Published Sep 10, 2009
Clinical IT nurse 09
7 Posts
Hello. We currently use CPOE on our inpatient side in the hospital I am employed at. We have moved towards using it in the ED also, but several of the physicians are claiming it is slowing them down too much for an ED setting. They are now requesting to have a "scribe" for them in the ED, which they say is to be a nurse that will put in all their orders for them.
Just wondering if anyone else out there is using this method. If so, do you put them all in as verbal orders and let the physician sign them later? If not, how do the orders get put in electronically?

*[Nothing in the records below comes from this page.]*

What follows belongs to an exercise in optimizing a design on an open flow for small area, a short achievable clock period and few clock cycles per item; a production flow would make more cautious choices.
The RTL was checked by simulation tests, not by an equivalence proof against the original design.

// tanh
module tanh (
    input  clk,
    input  rst,
    input  [13:0] i_x,
    input  i_valid,
    output o_ready,
    output [13:0] o_fx,
    output o_valid,
    input  i_ready
);
Size in the first run: roughly 620 flip-flops, ~0.040 mm2 of cells after synthesis.
export LEC_CHECK = 0
export CAP_MARGIN = 20
export CORE_MARGIN = 2
export CORE_UTILIZATION = 40
export SETUP_SLACK_MARGIN = 4.85
export SLEW_MARGIN = 20
export SYNTH_HIERARCHICAL = 1
export SYNTH_MINIMUM_KEEP_SIZE = 0
create_clock -name core_clock -period 8.0 [get_ports {clk}]
run.sh (not shown) runs the stock make flow with config.mk's settings and CLKGATE_MAP_FILE= SYNTH_SCRIPT=/design/flow/synth_recipe.tcl, a recipe that flattens the netlist after the stock synthesis.
The first run completed with no timing, DRC or antenna violations.
Testbench counts at the start, summed over its fixed seeds: cycles 16,112, items 16,000.
Edit:
Settings changed: CELL_PAD_IN_SITES_DETAIL_PLACEMENT set to 0, CELL_PAD_IN_SITES_GLOBAL_PLACEMENT set to 0, SETUP_SLACK_MARGIN 4.85 to 4.7.
Outcome: Worst setup slack degrades by 73 ps. Critical path depth falls by 5.
Edit:
Settings changed: CELL_PAD_IN_SITES_DETAIL_PLACEMENT 0 to unset, CELL_PAD_IN_SITES_GLOBAL_PLACEMENT 0 to unset.
Result:
- The new run completed with no timing, DRC or antenna violations
- global-route usage does not change
- die area is unchanged
- via count is unchanged
- first-iteration DRC count stays the same
- routed wire length does not change
- non-clock buffer count does not change
Edit:
Settings changed: CTS_CLUSTER_DIAMETER set to 120, CTS_CLUSTER_SIZE set to 22.
What happened: Worst hold slack hardly moves; critical path depth climbs by 8; register-to-register slack improves by 20 ps.
Edit:
Settings changed: TNS_END_PERCENT set to 20.
Result: Final area decreases by about 0.9%; area after synthesis stays the same; routed wire length went up by 3.1%; count of clock-buffer cells in the layout does not change; worst setup slack degrades by 160 ps; non-clock buffer count falls by 38; die area stays the same.

* * *

Setup of exp/ember:
tanh, a different RTL version from the one above (not shown whole).
Size: roughly 3100 cells after synthesis, about 620 flip-flops.
make LEC_CHECK=0 CAP_MARGIN=20 CORE_MARGIN=2 CORE_UTILIZATION=40 SETUP_SLACK_MARGIN=4.5 SLEW_MARGIN=20 SYNTH_HIERARCHICAL=1 SYNTH_MINIMUM_KEEP_SIZE=0 finish   # period 8.0 ns
exp/ember reached the final stage; the timing, design-rule and antenna checks on its layout passed.
Testbench counts of exp/ember, summed over its fixed seeds: cycles 16,112, items 16,000.
What exp/violet does differently from exp/ember at the input level:
Settings: a change of SETUP_SLACK_MARGIN from 4.5 to 5.
==> results.txt <==
Comparing exp/violet with exp/ember, the remaining routing DRC violations came out essentially unchanged.
There was hardly any difference in number of cells after detailed placement between exp/violet and exp/ember.
Multi-input logic cell count essentially unchanged between exp/violet and exp/ember.
## Diff of input files: exp/willow against exp/violet
Settings: SETUP_SLACK_MARGIN changed from 5 to 4.7.
[summary]
- Between exp/violet and exp/willow, share of the core filled with cells decreased.
- Re violation count after the first detailed-route iteration: exp/violet was higher than exp/willow.
- Lower sequential fraction of total cell area was reported by exp/violet, not exp/willow.
- Final critical-path required period deteriorates in exp/willow relative to exp/violet.

* * *

tanh with an RTL version that a note above also has.
Size: about 3000 cells after synthesis, ~620 flip-flops.
make LEC_CHECK=0 CAP_MARGIN=20 CORE_MARGIN=2 CORE_UTILIZATION=40 SETUP_SLACK_MARGIN=4.5 SLEW_MARGIN=20 SYNTH_HIERARCHICAL=1 SYNTH_MINIMUM_KEEP_SIZE=0 finish   # period 8.0 ns
The starting point produced a clean layout.
Testbench counts at the start, summed over its fixed seeds: cycles 16,112, items 16,000.
Next try:
- GPL_ROUTABILITY_DRIVEN: default -> 0
- SETUP_SLACK_MARGIN: 4.5 -> 4.7
After rerunning:
- The new run produced a clean layout
- fmax grows by 2.4%
- synthesized area is unchanged
- design area grows by 2.3%
- core utilization grows by 1.0 points
- worst hold slack got worse by 0.0062 ns
- register-to-register slack improved by 0.08 ns
Next try:
- CTS_CLUSTER_DIAMETER: default -> 120
- CTS_CLUSTER_SIZE: default -> 22
- GPL_ROUTABILITY_DRIVEN: 0 -> default
- SETUP_SLACK_MARGIN: 4.7 -> 4.8
The changed run completed with no timing, DRC or antenna violations.
Design area falls by 1.6%.
Fmax is higher by about 3.2%.
Global-route usage stays flat.
Core utilization fell by 0.71 points.
Final cell count drops by about 0.6%.
Setup slack improves by 0.10 ns.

Any insight would be very much appreciated.
thank you
**I also posted this on the Nursing informatics page**
Penguin67
282 Posts
My first thought is that the physicians are being lazy, by wanting a "scribe". If it slows them down, think of how it will slow a nurse down, as well.
My second thought is that there is an obvious learning curve here, and they need to be assured that they will be assisted through the learning curve with tech support, not a scribe, present for about 1-2 weeks when first implemented.
Having a nurse scribe can lead to med errors, as the person who gives the orders should also be the person writing the orders.
When a hospital that I used to work at first implemented computer orders, it was a controlled chaos situation. We were all on edge, but it worked itself out, as tech support was present on the unit for one solid week to assist immediately, since you can't learn everything in one class. And, there were "champion" users on each unit who were the smart superusers who could help us after teach support left, and we could call the tech support desk anytime we needed assistance.
Giving the physicians a scribe will never allow them to elarn the system and will be a permanent burden for nurses. Make sure you guys make the physicians stand on their own two feet! And if it takes too much time for them to do it, then don't do it!
mwboswell
561 Posts
They won't get a scribe for CPOE.
CPOE is "standard" pretty much now where ever you go.
However using a scribe to chart the H/P is a different story.
Many places are doing this, and yes, it is done to maintain speed of throughput in the ED.
Ideally it is done with the scribe charting the HPI and the Physical exam, while the MD/NP is doing the exam. During the exam they are calling out the physical exam findings. The scribe also acts like a transcriptionist during the "interview" part of the exam. The whole point is that immediately after finishing the exam, they can walk right out of that room and into the next room without having to sit and "chart".
This does not mean they see the pt then go put their feet up!
-MB
canoehead, BSN, RN
6,901 Posts
They have to do like all other employees when change comes around and suck it up!